Le conflit du Moyen-Orient est probablement l’un des conflits les plus étudiés de l’histoire. Chaque jour, nous entendons parler des Territoires occupés, mais tout ce que nous pouvons tirer des nouvelles est un sentiment de confusion et de violence. Derrière les images sensationnelles que nous voyons à la télévision, se cachent des visages humains, des familles, des vies quotidiennes. Nous ne pouvons nous connecter aux gens que lorsque nous entendons leurs histoires. Sinon, lire des articles sur les attentats suicides et les problèmes politiques ne signifie pas grand chose pour beaucoup de gens.
La population palestinienne, prise en otage entre la politique de sécurité israélienne et les stratégies de l’autorité palestinienne, se trouve dans une situation précaire : victime du chômage, soumise à un contrôle strict des déplacements, rendant les échanges commerciaux avec l’extérieur et l’accès aux services de santé publique très difficiles, victime d’actions militaires préventives et punitives contre l’habitat et les ressources civiles, les Palestiniens n’ont aucun moyen d’exiger le respect de leurs droits humains fondamentaux. Le pourcentage de personnes vivant dans les Territoires sous le seuil de pauvreté a augmenté de manière drastique depuis le début de la 2è Intifada. L’environnement politique est propice au développement de stratégies violentes provoquant un sentiment d’insécurité permanente et un sentiment de fatalisme croissant. Les gens se sentent oubliés.

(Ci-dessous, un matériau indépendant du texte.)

$ cat src/verilog/scu_pkg.sv
// Shared constants and types of the conditional-store unit.
package scu_pkg;

  // ----------------------------------------
  // Register map of the plain register port
  // ----------------------------------------
  localparam logic [3:0] CFG_OFS = 4'h0;
  localparam logic [3:0] STAT_OFS = 4'h4;
  localparam logic [3:0] LADDR_OFS = 4'h8;
  localparam int CFG_ULS_BIT = 0;
  localparam int CFG_EVA_BIT = 1;
  localparam int CFG_XNP_BIT = 2;
  localparam logic [2:0] CFG_RST = 3'h3;
  localparam int STAT_FLAG_BIT = 0;
  localparam int STAT_BUSY_BIT = 1;

  // ----------------------------------------
  // Datapath figures
  // ----------------------------------------
  localparam int ADDR_W = 32;
  localparam int WORD_W = 32;
  localparam int IMM_W_NOW = 9;
  localparam int IMM_W_OLD = 16;
  localparam int BLOCK_LG_DEF = 4;
  localparam logic [31:0] RES_OK = 32'h0000_0001;
  localparam logic [31:0] RES_FAIL = 32'h0000_0000;
  localparam logic [31:0] HI_WORD_OFS = 32'h0000_0004;

  // ----------------------------------------
  // Enumerations
  // ----------------------------------------
  typedef enum logic [1:0] {
    KIND_BASIC = 2'h0,
    KIND_USER = 2'h1,
    KIND_PAIR = 2'h2
  } scu_kind_e;

  typedef enum logic [2:0] {
    EXC_NONE = 3'h0,
    EXC_TLB_REFILL = 3'h1,
    EXC_TLB_INVALID = 3'h2,
    EXC_TLB_MOD = 3'h3,
    EXC_WATCH = 3'h4,
    EXC_ADDR_ERR = 3'h5,
    EXC_RSVD_INSTR = 3'h6,
    EXC_COP_UNUSABLE = 3'h7
  } scu_exc_e;

  // Gray codes along idle, translate, write low, write high, finish.
  typedef enum logic [2:0] {
    ST_IDLE = 3'h0,
    ST_XLAT = 3'h1,
    ST_WR_LO = 3'h3,
    ST_WR_HI = 3'h2,
    ST_DONE = 3'h6,
    ST_MON = 3'h7
  } scu_state_e;

endpackage

$ cat src/verilog/scu_link_tracker.sv
// Link flag and linked address held between a linked load and a conditional store.
module scu_link_tracker #(
  parameter int BLOCK_LG = scu_pkg::BLOCK_LG_DEF,
  parameter bit HAS_LINK_ADDR = 1'b1
) (
  input wire logic core_clk,
  input wire logic sys_rst,
  input wire logic ll_valid,
  input wire logic [31:0] ll_paddr,
  input wire logic exception_return_evt,
  input wire logic exc_evt,
  input wire logic remote_store_valid,
  input wire logic [31:0] remote_store_paddr,
  input wire logic consume,
  output logic link_valid_flag,
  output logic [31:0] link_addr_reg
);

  logic remote_hit;

  // A remote coherent store hits when it falls in the watched block.
  assign remote_hit = remote_store_valid &&
    (remote_store_paddr[31:BLOCK_LG] == link_addr_reg[31:BLOCK_LG]);

  // Flag is set by any linked load; the set wins over every clearing event.
  always_ff @(posedge core_clk) begin
    if (sys_rst) begin
      link_valid_flag <= 1'b0;
    end else if (ll_valid) begin
      link_valid_flag <= 1'b1;
    end else if (exception_return_evt || exc_evt || remote_hit || consume) begin
      link_valid_flag <= 1'b0;
    end
  end

  // Linked address is kept only when the option is built in.
  always_ff @(posedge core_clk) begin
    if (sys_rst) begin
      link_addr_reg <= 32'h0000_0000;
    end else if (ll_valid && HAS_LINK_ADDR) begin
      link_addr_reg <= ll_paddr;
    end
  end
endmodule // scu_link_tracker

$ cat src/verilog/scu_cond_store.sv
// Conditional-store execution unit with its register port.
module scu_cond_store #(
  parameter int IMM_W = scu_pkg::IMM_W_NOW,
  parameter int BLOCK_LG = scu_pkg::BLOCK_LG_DEF,
  parameter bit HAS_LINK_ADDR = 1'b1
) (
  input wire logic core_clk,
  input wire logic sys_rst,
  input wire logic [3:0] reg_addr,
  input wire logic [31:0] reg_wdata,
  input wire logic reg_wr,
  input wire logic reg_rd,
  output logic [31:0] reg_rdata,
  input wire logic ll_valid,
  input wire logic [31:0] ll_paddr,
  input wire logic exception_return_evt,
  input wire logic exc_evt,
  input wire logic remote_store_valid,
  input wire logic [31:0] remote_store_paddr,
  input wire logic cs_req,
  input wire logic [1:0] cs_kind,
  input wire logic [31:0] cs_base,
  input wire logic [IMM_W-1:0] cs_imm,
  input wire logic [31:0] cs_src,
  input wire logic [31:0] cs_hi,
  input wire logic cs_cop_unusable,
  output logic xlat_req,
  output logic [31:0] xlat_vaddr,
  output logic xlat_user_map,
  input wire logic xlat_ack,
  input wire logic [31:0] xlat_paddr,
  input wire logic xlat_uncached,
  input wire logic [2:0] xlat_exc,
  output logic mem_wr_valid,
  output logic [31:0] mem_wr_addr,
  output logic [31:0] mem_wr_data,
  output logic mem_wr_lock,
  input wire logic mem_wr_ack,
  output logic mon_req,
  output logic mon_pair,
  input wire logic mon_resp_valid,
  input wire logic mon_resp_ok,
  output logic res_valid,
  output logic [31:0] res_value,
  output logic [2:0] res_exc
);

  // ----------------------------------------
  // Declarations
  // ----------------------------------------
  scu_pkg::scu_state_e state_ff;
  scu_pkg::scu_state_e nxt_state;
  logic [2:0] cfg_ff;
  logic [1:0] kind_ff;
  logic [31:0] src_ff;
  logic [31:0] hi_ff;
  logic [31:0] paddr_ff;
  logic link_flag;
  logic [31:0] link_addr;
  logic consume;
  logic [31:0] ea;
  logic [2:0] pre_exc;
  logic link_ok;
  logic is_pair;

  // Effective address: base plus sign-extended immediate, or base alone when paired.
  function automatic logic [31:0] calc_ea(input logic [1:0] kind, input logic [31:0] base,
                                          input logic [IMM_W-1:0] imm);
    logic [31:0] ext;
    ext = {{(32 - IMM_W){imm[IMM_W-1]}}, imm};
    if (kind == scu_pkg::KIND_PAIR) begin
      calc_ea = base;
    end else begin
      calc_ea = base + ext;
    end
  endfunction

  // Aligned address compare: word alignment, or double-word alignment for the paired form.
  function automatic logic addr_match(input logic pair, input logic [31:0] a, input logic [31:0] b);
    if (pair) begin
      addr_match = (a[31:3] == b[31:3]);
    end else begin
      addr_match = (a[31:2] == b[31:2]);
    end
  endfunction

  // ----------------------------------------
  // Link state
  // ----------------------------------------
  scu_link_tracker #(
    .BLOCK_LG(BLOCK_LG),
    .HAS_LINK_ADDR(HAS_LINK_ADDR)
  ) u_link (
    .core_clk(core_clk),
    .sys_rst(sys_rst),
    .ll_valid(ll_valid),
    .ll_paddr(ll_paddr),
    .exception_return_evt(exception_return_evt),
    .exc_evt(exc_evt),
    .remote_store_valid(remote_store_valid),
    .remote_store_paddr(remote_store_paddr),
    .consume(consume),
    .link_valid_flag(link_flag),
    .link_addr_reg(link_addr)
  );

  // A finished store consumes the link; local loads never touch it.
  assign consume = (state_ff == scu_pkg::ST_DONE);

  // ----------------------------------------
  // Request decode
  // ----------------------------------------
  assign ea = calc_ea(cs_kind, cs_base, cs_imm);
  assign is_pair = (kind_ff == scu_pkg::KIND_PAIR);

  // Outcome of the link check: flag and address only, whatever load set them.
  assign link_ok = link_flag && (!HAS_LINK_ADDR || addr_match(is_pair, xlat_paddr, link_addr));

  // Exceptions found before translation, in priority order.
  always_comb begin
    pre_exc = scu_pkg::EXC_NONE;
    if (cs_kind == scu_pkg::KIND_USER && !cfg_ff[scu_pkg::CFG_EVA_BIT]) begin
      pre_exc = scu_pkg::EXC_RSVD_INSTR;
    end else if (cs_kind == scu_pkg::KIND_PAIR && cfg_ff[scu_pkg::CFG_XNP_BIT]) begin
      pre_exc = scu_pkg::EXC_RSVD_INSTR;
    end else if (cs_kind > scu_pkg::KIND_PAIR) begin
      pre_exc = scu_pkg::EXC_RSVD_INSTR;
    end else if (cs_kind == scu_pkg::KIND_USER && cs_cop_unusable) begin
      pre_exc = scu_pkg::EXC_COP_UNUSABLE;
    end else if (cs_kind != scu_pkg::KIND_PAIR && ea[1:0] != 2'h0) begin
      pre_exc = scu_pkg::EXC_ADDR_ERR;
    end
  end

  // ----------------------------------------
  // Sequencer
  // ----------------------------------------
  // Next state of the store sequence.
  always_comb begin
    nxt_state = state_ff;
    case (state_ff)
      scu_pkg::ST_IDLE: begin
        if (cs_req) begin
          nxt_state = (pre_exc != scu_pkg::EXC_NONE) ? scu_pkg::ST_DONE : scu_pkg::ST_XLAT;
        end
      end
      scu_pkg::ST_XLAT: begin
        if (xlat_ack) begin
          if (xlat_exc != scu_pkg::EXC_NONE || !link_ok) begin
            nxt_state = scu_pkg::ST_DONE;
          end else if (xlat_uncached) begin
            nxt_state = cfg_ff[scu_pkg::CFG_ULS_BIT] ? scu_pkg::ST_MON : scu_pkg::ST_DONE;
          end else begin
            nxt_state = scu_pkg::ST_WR_LO;
          end
        end
      end
      scu_pkg::ST_WR_LO: begin
        if (mem_wr_ack) begin
          nxt_state = is_pair ? scu_pkg::ST_WR_HI : scu_pkg::ST_DONE;
        end
      end
      scu_pkg::ST_WR_HI: begin
        if (mem_wr_ack) begin
          nxt_state = scu_pkg::ST_DONE;
        end
      end
      scu_pkg::ST_MON: begin
        if (mon_resp_valid) begin
          nxt_state = scu_pkg::ST_DONE;
        end
      end
      scu_pkg::ST_DONE: begin
        nxt_state = scu_pkg::ST_IDLE;
      end
      default: begin
        nxt_state = scu_pkg::ST_IDLE;
      end
    endcase
  end

  // State register.
  always_ff @(posedge core_clk) begin
    if (sys_rst) begin
      state_ff <= scu_pkg::ST_IDLE;
    end else begin
      state_ff <= nxt_state;
    end
  end

  // Operands captured when a request is taken.
  always_ff @(posedge core_clk) begin
    if (sys_rst) begin
      kind_ff <= 2'h0;
      src_ff <= 32'h0000_0000;
      hi_ff <= 32'h0000_0000;
    end else if (state_ff == scu_pkg::ST_IDLE && cs_req) begin
      kind_ff <= cs_kind;
      src_ff <= cs_src;
      hi_ff <= cs_hi;
    end
  end

  // Translation request, held until acknowledged.
  always_ff @(posedge core_clk) begin
    if (sys_rst) begin
      xlat_req <= 1'b0;
      xlat_vaddr <= 32'h0000_0000;
      xlat_user_map <= 1'b0;
    end else if (state_ff == scu_pkg::ST_IDLE && cs_req && pre_exc == scu_pkg::EXC_NONE) begin
      xlat_req <= 1'b1;
      xlat_vaddr <= (cs_kind == scu_pkg::KIND_PAIR) ? {ea[31:3], 3'h0} : ea;
      xlat_user_map <= (cs_kind == scu_pkg::KIND_USER);
    end else if (xlat_ack) begin
      xlat_req <= 1'b0;
    end
  end

  // Physical address captured from the translation answer; the write port does not read it.
  always_ff @(posedge core_clk) begin
    if (sys_rst) begin
      paddr_ff <= 32'h0000_0000;
    end else if (state_ff == scu_pkg::ST_XLAT && xlat_ack) begin
      paddr_ff <= xlat_paddr;
    end
  end

  // Memory write port: low word first, then high word, both under the lock when paired.
  always_ff @(posedge core_clk) begin
    if (sys_rst) begin
      mem_wr_valid <= 1'b0;
      mem_wr_addr <= 32'h0000_0000;
      mem_wr_data <= 32'h0000_0000;
      mem_wr_lock <= 1'b0;
    end else if (nxt_state == scu_pkg::ST_WR_LO && state_ff == scu_pkg::ST_XLAT) begin
      mem_wr_valid <= 1'b1;
      mem_wr_addr <= is_pair ? {xlat_paddr[31:3], 3'h0} : xlat_paddr;
      mem_wr_data <= src_ff;
      mem_wr_lock <= is_pair;
    end else if (nxt_state == scu_pkg::ST_WR_HI && state_ff == scu_pkg::ST_WR_LO) begin
      mem_wr_addr <= mem_wr_addr + scu_pkg::HI_WORD_OFS;
      mem_wr_data <= hi_ff;
    end else if (mem_wr_ack) begin
      mem_wr_valid <= 1'b0;
      mem_wr_lock <= 1'b0;
    end
  end

  // With the ULS bit set, an uncached store goes to the outside monitor, which owns the outcome.
  always_ff @(posedge core_clk) begin
    if (sys_rst) begin
      mon_req <= 1'b0;
      mon_pair <= 1'b0;
    end else if (nxt_state == scu_pkg::ST_MON && state_ff == scu_pkg::ST_XLAT) begin
      mon_req <= 1'b1;
      mon_pair <= is_pair;
    end else if (mon_resp_valid) begin
      mon_req <= 1'b0;
    end
  end

  // Result for the source register, or the exception taken instead.
  always_ff @(posedge core_clk) begin
    if (sys_rst) begin
      res_valid <= 1'b0;
      res_value <= scu_pkg::RES_FAIL;
      res_exc <= scu_pkg::EXC_NONE;
    end else begin
      res_valid <= (nxt_state == scu_pkg::ST_DONE);
      if (state_ff == scu_pkg::ST_IDLE && cs_req) begin
        res_exc <= pre_exc;
        res_value <= scu_pkg::RES_FAIL;
      end else if (state_ff == scu_pkg::ST_XLAT && xlat_ack) begin
        res_exc <= xlat_exc;
        res_value <= scu_pkg::RES_FAIL;
      end else if (nxt_state == scu_pkg::ST_DONE && state_ff == scu_pkg::ST_MON) begin
        res_value <= {31'h0000_0000, mon_resp_ok};
      end else if (nxt_state == scu_pkg::ST_DONE && mem_wr_ack) begin
        res_value <= scu_pkg::RES_OK;
      end
    end
  end

  // ----------------------------------------
  // Register port
  // ----------------------------------------
  // Configuration fields steer which forms and memory types are honoured.
  always_ff @(posedge core_clk) begin
    if (sys_rst) begin
      cfg_ff <= scu_pkg::CFG_RST;
    end else if (reg_wr && reg_addr == scu_pkg::CFG_OFS) begin
      cfg_ff <= reg_wdata[2:0];
    end
  end

  // Read data stand in the cycle after the strobe; unmapped offsets read zero.
  always_ff @(posedge core_clk) begin
    if (sys_rst) begin
      reg_rdata <= 32'h0000_0000;
    end else if (reg_rd) begin
      case (reg_addr)
        scu_pkg::CFG_OFS: reg_rdata <= {29'h0000_0000, cfg_ff};
        scu_pkg::STAT_OFS: reg_rdata <= {30'h0000_0000, state_ff != scu_pkg::ST_IDLE, link_flag};
        scu_pkg::LADDR_OFS: reg_rdata <= link_addr;
        default: reg_rdata <= 32'h0000_0000;
      endcase
    end else begin
      reg_rdata <= 32'h0000_0000;
    end
  end
endmodule // scu_cond_store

D’après ce que nous lisons, voyons, on a parfois l’impression que la population palestinienne est une abstraction. Ce sont 4 millions de vies, qui ont toutes leur histoire. Comment est-il possible de continuer à vivre dans un endroit qui est occupé depuis plus de quarante ans ? Comment peut-on faire face au manque d’espoir ? Mustafa me dit : « Je ne peux pas voyager, alors je lis. J’aime surtout Madame Bovary. Si je pouvais, j’irais à Paris, mais d’abord j’irais à Jérusalem ». Cet ensemble veut refléter les difficultés rencontrées par les Palestiniens, leur volonté indomptable de survivre à des situations difficiles et la quête continuelle de construire et de vivre dans une vie de dignité et de grâce.